しかし、シャツォンの記憶では、幻法師たちは暗殺者まがいの所業を繰り返した挙句、帝室の怒りを買って殲滅させられたはずである。
それが、なぜ今頃になって……。
だが、もっと重要なところはそこではない。
幻法師が行動をしているという以上、その目的は暗殺以外ありえない。
そして、この館で最重要の暗殺対象といえば、それはただひとりしかいない。
「(聖一郎の命か―――!」
シャツォンは枕元の剣を引き寄せた。
武器はひとふり。
戦力は彼女一人。
胸の中にいるたった一人の男を守るためには頼りない蟷螂の斧だが、やるしかない。
(〈白の館〉自体が光っているということは、幻法師はこの館そのものに幻術をかけているはず。光るということ自体が、奴らの思念の媒介物に使われているということだからだ……。では、この館の中は幻覚に支配されているということか)
腕の中で静かに寝息を立てているセスシスは一向に目覚める気配がない。
(術が掛かっている。……魔導耐性の強いこいつには通常の幻覚魔導は効き目が弱いのに。やはり幻法師の術は魔導ではないということだ。であるのならば、今のこの聖士女騎士団を相手にするには効果的な連中なのだろう)
ユニコーンの騎士たちは、すでに物理的な戦闘力で言えば、シャツォンと伍するものたちばかりだ。
無理やりな強襲はどれだけ戦力をかき集めても成功は覚束無い。
さらに言えば、ユニコーンから与えられた力やユニコーンそのものの〈魔導障壁〉のせいもあり、魔導師による暗殺も不可能だろう。
正面からのゴリ押しは完全に通じない連中だ。
戦場往来での襲撃ならいざ知らず、一箇所に固まられていた場合に、その中にいるセスシスを暗殺することなどまったくもって無理な話である。
だが、もともと〈気〉を根源とした幻を操る幻法師ならば話は別だ。
ユニコーンの騎士が〈気〉による攻撃に対して脆いのは、〈肩眼〉の衝撃波を目を通して脳に叩き込まれることでかつてマイアンが一撃で昏倒させられたことからもわかる。
自分たちが操るとはいっても、もともとは人の領域の技なのだから、それを上回れる相手に対しては分が悪いうということだ。
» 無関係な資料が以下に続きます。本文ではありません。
Background: an optimization exercise with open tools, aiming at small area and a short achievable clock period. Do not read the settings as production practice.
The RTL was checked by simulation tests, not by an equivalence proof against the original design.
Power figures rest on the tool's default switching activity, not on a simulated workload.

==> flow/design.v (outline; a module is shown in full before it is edited, if it fits) <==
// module psimir_vmac_lane: 5204 lines
module psimir_vmac_lane (
    input  wire        clk,
    input  wire        rst,
    input  wire        in_valid,
    input  wire [2:0]  in_fn,
    input  wire [2:0]  in_t,
    input  wire        in_s,
    input  wire [31:0] in_a,
    input  wire [31:0] in_b,
    input  wire [63:0] in_acc,
    output reg         out_valid,
    output reg  [63:0] out_res,
    output reg         out_sat
);
  // ...
==> flow/flow/run.sh <==
#!/bin/bash
set -euo pipefail
MARGIN=$(cat flow/margin.txt)
R=orfs/results/sky130hd/psimir_vmac_lane/base
bash standard.sh SETUP_SLACK_MARGIN=$MARGIN synth > make_synth.log 2>&1
cp $R/1_2_yosys.v $R/1_2_yosys_std.v
python3 flow/polarity.py $R/1_2_yosys_std.v $R/1_2_yosys.v > polarity.log 2>&1
rm -f $R/1_synth.odb $R/1_synth.sdc
bash standard.sh SETUP_SLACK_MARGIN=$MARGIN finish > make_flow.log 2>&1
==> flow/flow/margin.txt <==
6
==> flow/flow/polarity.py <==
#!/usr/bin/env python3
"""Inverter clean-up for a flat gate-level netlist (Yosys write_verilog output).

A full adder is self-dual: FA(~a, ~b, ~c) = ~FA(a, b, c) for both outputs. The
synthesized trees often wrap adders in inverters. This pass removes the inverters
between cells, chooses for each full adder whether to implement it flipped
(inputs and outputs complemented) so that as few signals as possible are needed in
both polarities, and re-inserts one inverter per signal that still needs its
complement. Registers, ports and every other cell are left as they are.

usage: polarity.py in.v out.v
"""
import re
import sys
from collections import defaultdict

INV = re.compile(r'sky130_fd_sc_hd__(inv|clkinv)_\d+$')
FA = re.compile(r'sky130_fd_sc_hd__fa_\d+$')
OUTPINS = {'X', 'Y', 'Q', 'Q_N', 'SUM', 'COUT', 'HI', 'LO'}


def main():
    src, dst = sys.argv[1], sys.argv[2]
    text = open(src).read()
    cell_re = re.compile(r'^(\s*)(sky130_fd_sc_hd__\w+)\s+(\S+)\s*\((.*?)\);\n', re.S | re.M)
    pin_re = re.compile(r'\.(\w+)\(([^()]*)\)')
    cells = []
    for m in cell_re.finditer(text):
        pins = [(p, n.strip()) for p, n in pin_re.findall(m.group(4))]
        cells.append(dict(span=m.span(), typ=m.group(2), name=m.group(3), pins=pins))
    ports = set()
    for m in re.finditer(r'^\s*(input|output|inout)\s+(\[[^\]]*\]\s*)?([^;]+);', text, re.M):
        for nm in m.group(3).split(','):
            ports.add(nm.strip())

    def isport(net):
        base = net.split('[')[0].strip()
        return base in ports or net in ports

    drv = {}
    loads = defaultdict(list)
    for i, c in enumerate(cells):
        for p, n in c['pins']:
            if p in OUTPINS:
                drv[n] = (i, p)
            else:
                loads[n].append((i, p))
    # assigns reference nets too: treat their right-hand sides as fixed loads
    fixed_nets = set()
    for m in re.finditer(r'^\s*assign\s+(.*?)\s*=\s*(.*?);', text, re.M):
        for side in (m.group(1), m.group(2)):
            for tok in re.findall(r'\\\S+\s|[A-Za-z_][\w$]*(?:\[\d+\])?', side + ' '):
                fixed_nets.add(tok.strip())

    # removable inverters: input driven by a cell, output not a port / assign net
    inv = {}
    for i, c in enumerate(cells):
        if INV.match(c['typ']):
            d = dict(c['pins'])
            a, y = d.get('A'), d.get('Y')
            if a is None or y is None:
                continue
            if isport(y) or isport(a) or y in fixed_nets or a in fixed_nets:
                continue
            if a not in drv:
                continue
            inv[i] = (a, y)

    # root of a net through removable inverters, with parity
    inv_by_out = {y: (i, a) for i, (a, y) in inv.items()}

    def root(net):
        par = 0
        seen = 0
        while net in inv_by_out and seen < 50:
            i, a = inv_by_out[net]
            net = a
            par ^= 1
            seen += 1
        return net, par

    fas = [i for i, c in enumerate(cells) if FA.match(c['typ'])]
    faset = set(fas)
    # requirements: for each root, list of (load cell, pin, parity needed relative to root)
    req = defaultdict(list)
    for i, c in enumerate(cells):
        if i in inv:
            continue
        for p, n in c['pins']:
            if p in OUTPINS:
                continue
            r, par = root(n)
            req[r].append((i, p, par))
    # nets read by ports / assigns: need their own value
    for n in list(fixed_nets) + [n for n in drv if isport(n)]:
        if n in drv or n in inv_by_out:
            r, par = root(n)
            req[r].append((-1, n, par))

    flip = {i: 0 for i in fas}
    out_of = {}
    for i in fas:
        for p, n in cells[i]['pins']:
            if p in ('SUM', 'COUT'):
                out_of[n] = i

    def avail(r):
        d = out_of.get(r)
        return flip[d] if d is not None else 0

    def need_inv(r):
        a = avail(r)
        for (i, p, par) in req[r]:
            q = par ^ (flip[i] if i in faset else 0)
            if q != a:
                return 1
        return 0

    # roots touched by flipping an adder
    touch = defaultdict(set)
    for i in fas:
        for p, n in cells[i]['pins']:
            if p in ('SUM', 'COUT'):
                touch[i].add(n)
            else:
                touch[i].add(root(n)[0])
    cost = {r: need_inv(r) for r in req}
    total0 = sum(cost.values())
    pinned = set()
    for n, i in out_of.items():
        if isport(n) or n in fixed_nets:
            pinned.add(i)
    improved = True
    it = 0
    while improved and it < 50:
        improved = False
        it += 1
        for i in fas:
            if i in pinned:
                continue
            rs = touch[i]
            before = sum(cost.get(r, 0) for r in rs)
            flip[i] ^= 1
            after = {r: need_inv(r) for r in rs if r in req}
            if sum(after.values()) < before:
                cost.update(after)
                improved = True
            else:
                flip[i] ^= 1
    total1 = sum(cost.values())
    sys.stderr.write('polarity: %d inverters removable, %d signals needed both polarities before, %d after, %d adders flipped\n'
                     % (len(inv), total0, total1, sum(flip.values())))

    # rebuild: new connections per (cell, pin)
    newpin = {}
    new_insts = []
    new_wires = []
    ninv = [0]
    invnet = {}

    def inverted(r):
        if r not in invnet:
            ninv[0] += 1
            nm = 'polinv_%d' % ninv[0]
            new_wires.append(nm + '_y')
            new_insts.append('  sky130_fd_sc_hd__inv_2 %s (\n    .A(%s),\n    .Y(%s_y)\n  );\n'
                             % (nm, r if not r.startswith('\\') else r + ' ', nm))
            invnet[r] = nm + '_y'
        return invnet[r]

    for r, lst in req.items():
        a = avail(r)
        for (i, p, par) in lst:
            if i == -1:
                # a port or assign reads net p: it must carry its original value
                continue
            q = par ^ (flip[i] if i in faset else 0)
            newpin[(i, p)] = r if q == a else inverted(r)
    # nets read by ports/assigns whose driver was an inverter we remove, or a flipped adder
    keep_inv = set()
    for n in list(fixed_nets) + [n for n in drv if isport(n)]:
        if n in inv_by_out:
            keep_inv.add(inv_by_out[n][0])
        if n in out_of and flip[out_of[n]]:
            raise SystemExit('flipped adder drives a port; not supported')

    def fmt(net):
        return net + ' ' if net.startswith('\\') else net

    out = []
    pos = 0
    for i, c in enumerate(cells):
        s, e = c['span']
        out.append(text[pos:s])
        pos = e
        if i in inv and i not in keep_inv:
            continue
        lines = []
        for p, n in c['pins']:
            if p in OUTPINS or (i, p) not in newpin:
                lines.append('    .%s(%s)' % (p, fmt(n)))
            else:
                lines.append('    .%s(%s)' % (p, fmt(newpin[(i, p)])))
        out.append('  %s %s (\n%s\n  );\n' % (c['typ'], c['name'], ',\n'.join(lines)))
    rest = text[pos:]
    k = rest.rfind('endmodule')
    out.append(rest[:k])
    out.append(''.join(new_insts))
    out.append(rest[k:])
    res = ''.join(out)
    # wire declarations after the module header
    decl = ''.join('  wire %s;\n' % w for w in new_wires)
    m = re.search(r'\);\n', res)
    res = res[:m.end()] + decl + res[m.end():]
    open(dst, 'w').write(res)
    sys.stderr.write('polarity: %d inverters removed, %d inserted\n'
                     % (len(inv) - len(keep_inv), ninv[0]))


if __name__ == '__main__':
    main()
==> flow/standard.sh <==
#!/bin/bash
# synth_recipe.tcl (not shown) runs the flow's synth.tcl, then flattens the netlist and writes it again
# the make line also repeats each setting of config.mk as NAME=value (left out here)
make -C /OpenROAD-flow-scripts/flow DESIGN_CONFIG=/design/flow/config.mk WORK_HOME=/design/flow/orfs CLKGATE_MAP_FILE= SYNTH_SCRIPT=/design/flow/synth_recipe.tcl "${@:-finish}"
==> flow/config.mk <==
export PLATFORM = sky130hd
export DESIGN_NAME = psimir_vmac_lane
export DESIGN_NICKNAME = psimir_vmac_lane
export VERILOG_FILES = /design/flow/design.v
export SDC_FILE = /design/flow/constraint.sdc
export NUM_CORES = 4
export LEC_CHECK = 0
export ABC_AREA = 1
export CAP_MARGIN = 20
export CORE_MARGIN = 5
export CORE_UTILIZATION = 45
export SLEW_MARGIN = 20
==> flow/constraint.sdc <==
create_clock -name core_clock -period 9.5 [get_ports {clk}]
set_input_delay 1.9000 -clock core_clock [delete_from_list [all_inputs] [get_ports {clk}]]
set_output_delay 1.9000 -clock core_clock [all_outputs]
set_load 0.01 [all_outputs]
「……ということは、館の中のユニコーンの騎士たちも全員同じように術をかけられているおそれはあるということか。建物が妙に静かなのも頷ける。そうなると、すぐに助けは期待できないな」
シャツォンは考える。
すると、彼女としては館の外部からの助けを待つしかない。
帝弟の部下であるギドゥらが来るのを待つのが一番か……。
彼らとて国家安寧のためにはセスシスの身柄が危険にさらされるのはなんとしてでも避けたいはずだからだ。
だが、それまでもつだろうか。
おそらく中の人間たちをこのように幻覚によって昏睡させたのならば、あとは現し身の暗殺者が剣をもって押し寄せるだろう。
数はわからない。
ただ、人類守護聖士女騎士団に守られているセスシスを仕留めようというのだから、一人や二人ではあるまい。
少なくとも十人近くはいるはずだ。
(いや、もたせる)
守るのだ、この男を。
私一人の力で。
透き通った身体のラインがくっきりと浮かぶ夜着と無骨な剣という不釣り合いな格好であったが、シャツォンは気にならない。
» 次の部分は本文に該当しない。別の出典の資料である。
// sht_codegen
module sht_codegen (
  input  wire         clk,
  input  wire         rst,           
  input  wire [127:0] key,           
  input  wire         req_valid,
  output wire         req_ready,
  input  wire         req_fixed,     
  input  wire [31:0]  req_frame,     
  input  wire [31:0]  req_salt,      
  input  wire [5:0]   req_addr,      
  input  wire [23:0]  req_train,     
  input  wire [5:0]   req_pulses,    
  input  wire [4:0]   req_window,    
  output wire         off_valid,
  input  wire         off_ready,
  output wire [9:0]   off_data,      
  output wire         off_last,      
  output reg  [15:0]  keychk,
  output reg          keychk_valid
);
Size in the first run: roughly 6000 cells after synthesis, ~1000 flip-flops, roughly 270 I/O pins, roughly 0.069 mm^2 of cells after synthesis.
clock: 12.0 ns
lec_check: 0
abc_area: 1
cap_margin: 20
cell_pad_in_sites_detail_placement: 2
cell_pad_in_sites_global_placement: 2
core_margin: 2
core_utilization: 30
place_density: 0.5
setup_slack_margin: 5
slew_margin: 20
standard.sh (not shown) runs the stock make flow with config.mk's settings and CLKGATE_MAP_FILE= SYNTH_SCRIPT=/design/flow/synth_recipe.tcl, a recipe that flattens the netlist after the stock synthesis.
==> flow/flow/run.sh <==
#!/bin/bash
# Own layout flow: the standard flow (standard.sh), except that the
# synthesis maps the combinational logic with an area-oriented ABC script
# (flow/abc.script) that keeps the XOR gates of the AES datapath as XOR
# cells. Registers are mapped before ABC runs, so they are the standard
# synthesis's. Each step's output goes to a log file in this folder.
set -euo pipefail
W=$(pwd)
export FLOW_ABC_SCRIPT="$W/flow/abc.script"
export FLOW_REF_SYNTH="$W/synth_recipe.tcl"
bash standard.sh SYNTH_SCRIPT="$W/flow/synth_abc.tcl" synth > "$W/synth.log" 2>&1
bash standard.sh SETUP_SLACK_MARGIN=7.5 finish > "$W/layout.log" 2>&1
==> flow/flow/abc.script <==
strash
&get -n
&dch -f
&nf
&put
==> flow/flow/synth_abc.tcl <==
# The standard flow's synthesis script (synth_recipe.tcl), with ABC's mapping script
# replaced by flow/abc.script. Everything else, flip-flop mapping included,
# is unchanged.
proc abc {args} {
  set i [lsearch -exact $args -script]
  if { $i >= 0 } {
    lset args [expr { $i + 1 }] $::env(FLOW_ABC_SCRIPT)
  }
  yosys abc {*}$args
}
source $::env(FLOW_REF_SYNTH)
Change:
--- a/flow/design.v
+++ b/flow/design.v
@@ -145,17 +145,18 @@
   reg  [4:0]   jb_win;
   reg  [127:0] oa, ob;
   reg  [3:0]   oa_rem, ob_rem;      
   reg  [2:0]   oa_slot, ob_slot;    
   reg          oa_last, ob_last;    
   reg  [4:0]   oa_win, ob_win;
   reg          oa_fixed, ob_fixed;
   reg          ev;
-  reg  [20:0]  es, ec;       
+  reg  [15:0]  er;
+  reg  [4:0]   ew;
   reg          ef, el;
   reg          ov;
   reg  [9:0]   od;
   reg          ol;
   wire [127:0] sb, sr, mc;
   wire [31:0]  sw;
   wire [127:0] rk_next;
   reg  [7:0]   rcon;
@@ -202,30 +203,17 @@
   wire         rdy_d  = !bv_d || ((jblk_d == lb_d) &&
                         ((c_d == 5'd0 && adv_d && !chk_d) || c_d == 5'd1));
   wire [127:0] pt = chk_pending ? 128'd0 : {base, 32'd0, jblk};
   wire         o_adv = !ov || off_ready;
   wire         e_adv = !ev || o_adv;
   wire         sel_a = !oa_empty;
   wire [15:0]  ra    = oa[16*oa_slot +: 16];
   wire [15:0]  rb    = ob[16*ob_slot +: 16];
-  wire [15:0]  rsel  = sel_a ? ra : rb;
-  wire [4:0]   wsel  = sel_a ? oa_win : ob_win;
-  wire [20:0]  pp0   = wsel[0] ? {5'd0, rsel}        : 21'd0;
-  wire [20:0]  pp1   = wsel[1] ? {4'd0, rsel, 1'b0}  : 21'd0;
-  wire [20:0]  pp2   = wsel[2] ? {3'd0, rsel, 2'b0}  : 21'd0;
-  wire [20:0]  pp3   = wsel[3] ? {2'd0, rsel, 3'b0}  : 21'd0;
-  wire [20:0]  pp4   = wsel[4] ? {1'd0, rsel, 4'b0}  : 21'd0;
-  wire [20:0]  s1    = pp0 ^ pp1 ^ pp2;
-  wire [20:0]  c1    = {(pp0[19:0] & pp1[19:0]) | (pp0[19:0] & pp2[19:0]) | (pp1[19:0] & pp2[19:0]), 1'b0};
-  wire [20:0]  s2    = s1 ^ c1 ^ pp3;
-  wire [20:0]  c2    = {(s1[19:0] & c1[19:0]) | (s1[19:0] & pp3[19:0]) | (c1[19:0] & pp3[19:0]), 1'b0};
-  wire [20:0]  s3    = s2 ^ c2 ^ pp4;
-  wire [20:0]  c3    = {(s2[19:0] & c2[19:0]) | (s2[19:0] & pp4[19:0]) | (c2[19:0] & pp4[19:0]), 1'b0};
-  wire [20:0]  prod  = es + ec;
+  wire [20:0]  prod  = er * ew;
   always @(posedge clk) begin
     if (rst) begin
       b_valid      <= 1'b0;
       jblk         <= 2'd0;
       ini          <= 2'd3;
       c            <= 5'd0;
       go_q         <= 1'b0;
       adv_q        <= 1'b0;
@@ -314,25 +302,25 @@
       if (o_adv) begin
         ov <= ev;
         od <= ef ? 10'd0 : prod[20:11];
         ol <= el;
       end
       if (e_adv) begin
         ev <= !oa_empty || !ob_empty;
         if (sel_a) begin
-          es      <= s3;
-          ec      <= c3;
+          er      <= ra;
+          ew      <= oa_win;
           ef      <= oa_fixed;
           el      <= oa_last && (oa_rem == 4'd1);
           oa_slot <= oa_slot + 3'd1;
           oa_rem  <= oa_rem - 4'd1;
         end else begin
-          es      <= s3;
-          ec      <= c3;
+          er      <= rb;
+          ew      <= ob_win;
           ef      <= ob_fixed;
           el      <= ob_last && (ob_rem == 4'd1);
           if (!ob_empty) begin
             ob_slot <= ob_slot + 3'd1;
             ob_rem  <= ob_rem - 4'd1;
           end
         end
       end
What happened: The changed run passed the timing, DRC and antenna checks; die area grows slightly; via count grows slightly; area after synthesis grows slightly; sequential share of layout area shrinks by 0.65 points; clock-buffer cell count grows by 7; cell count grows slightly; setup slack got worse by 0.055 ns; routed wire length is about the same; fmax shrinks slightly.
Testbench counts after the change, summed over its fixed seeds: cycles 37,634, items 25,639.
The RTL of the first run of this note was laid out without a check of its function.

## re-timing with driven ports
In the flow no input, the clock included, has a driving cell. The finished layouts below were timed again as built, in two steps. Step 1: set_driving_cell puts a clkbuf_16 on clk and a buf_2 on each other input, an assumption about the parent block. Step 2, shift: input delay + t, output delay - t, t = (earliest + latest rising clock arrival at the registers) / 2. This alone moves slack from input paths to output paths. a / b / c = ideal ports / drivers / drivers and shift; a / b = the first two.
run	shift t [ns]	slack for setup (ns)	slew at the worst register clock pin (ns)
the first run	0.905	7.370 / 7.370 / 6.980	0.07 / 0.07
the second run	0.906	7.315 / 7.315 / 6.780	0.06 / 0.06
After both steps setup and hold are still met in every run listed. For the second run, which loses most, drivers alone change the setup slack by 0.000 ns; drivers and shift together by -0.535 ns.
Source: an optimization exercise on an open RTL-to-GDS flow (aim: small area, a short achievable clock period and few clock cycles per item). Production flows keep margins and buffers that such runs may drop.
No run shown here included a check of the RTL's function; only the layout flow was run.

==> flow/design.v (outline; a module is shown in full before it is edited, if it fits) <==
// module fma32_core: 175 lines
// module fma_tree: 1415 lines
// module fma_cpa: 644 lines
// module fma_lzc: 388 lines
// module fma_shift: 321 lines
// module fma32: 47 lines
module fma32 (
    input  wire        clk,
    input  wire        rst,         
    input  wire        in_valid,
    input  wire [31:0] a,
    input  wire [31:0] b,
    input  wire [31:0] c,
    input  wire        strict,      
    input  wire [1:0]  rnd,         
    output reg         out_valid,
    output wire [31:0] result,
    output wire [3:0]  flags        
);
  // ...
==> flow/flow/run.sh <==
#!/bin/bash
set -e
export SETUP_SLACK_MARGIN=21
bash standard.sh > standard.log 2>&1
==> flow/standard.sh <==
#!/bin/bash
# synth_recipe.tcl (not shown) runs the flow's synth.tcl, then flattens the netlist and writes it again
# the make line also repeats each setting of config.mk as NAME=value (left out here)
make -C /OpenROAD-flow-scripts/flow DESIGN_CONFIG=/design/flow/config.mk WORK_HOME=/design/flow/orfs CLKGATE_MAP_FILE= SYNTH_SCRIPT=/design/flow/synth_recipe.tcl "${@:-finish}"
==> flow/config.mk <==
export PLATFORM = sky130hd
export DESIGN_NAME = fma32
export DESIGN_NICKNAME = fma32
export VERILOG_FILES = /design/flow/design.v
export SDC_FILE = /design/flow/constraint.sdc
export NUM_CORES = 4
export LEC_CHECK = 0
export CAP_MARGIN = 20
export CORE_MARGIN = 2
export CORE_UTILIZATION = 40
export SLEW_MARGIN = 20
==> flow/constraint.sdc <==
create_clock -name core_clock -period 28.0 [get_ports {clk}]
set_input_delay 5.6000 -clock core_clock [delete_from_list [all_inputs] [get_ports {clk}]]
set_output_delay 5.6000 -clock core_clock [all_outputs]
set_load 0.01 [all_outputs]
==> qor.txt, run 1 <==
result of the run: timing/DRC/antenna clean
register with the most flip-flops: u_core.r1_xr
post-cts gate resize count: 142
Post-Place Worst Slack: 19.66 ns
Final Non-Filler Cells: 7744
WP depth: 16
Final Skew: 0.0543 ns
final-report max-slew violation count: 0
number of flip-flops in the largest register: 79
Seq Cell Count: 430
Max-area cell class: multi-input gates
drt via density: 6.64
placed cell area: 0.0504 mm^2
fin crit period: 6.87 ns
number of levels the H-tree was split into: 2
cells after synthesis: 6282
antenna violations before repair: 9
Slowest Stage Delay on Critical Path: 0.54 ns
cell with the most instances on the worst path: sky130_fd_sc_hd__fa_1
global-route wire length before repair: 321000 um
register bit total from synthesis: 430
Final Net Count: 6646
sequential share of the synthesized area: 18.0%
data required time at the worst endpoint: 28.55 ns
proportion of register bits with asynchronous set or reset after synthesis: 0%
Post-Layout Inst Area: 0.0539 mm^2
Critical Path End Type: register
busiest grt layer: met2
maximum number of pins on one net before global-route repair: 81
彼女が守らなければ誰がこの晴石聖一郎を守れるというのだ。
シャツォン・バーヲーは微笑んだ。
〈王獄〉の中に行かない彼女が、愛しの男を守れる機会はもうやってこない。
だから、逆に血が沸き立った。
「来るがいい、幻法師ども。今の聖一郎の隣にはこの私がいる。〈白珠の帝国〉の魔導騎士シャツォン・バーヲーが惚れた男を守りきれない程度の案山子ではないということを教えてやろう」
―――いつからだろう、シャツォンは自分ですら知らないうちに、不敵で豪快な笑みを浮かべるようになっていたのであった。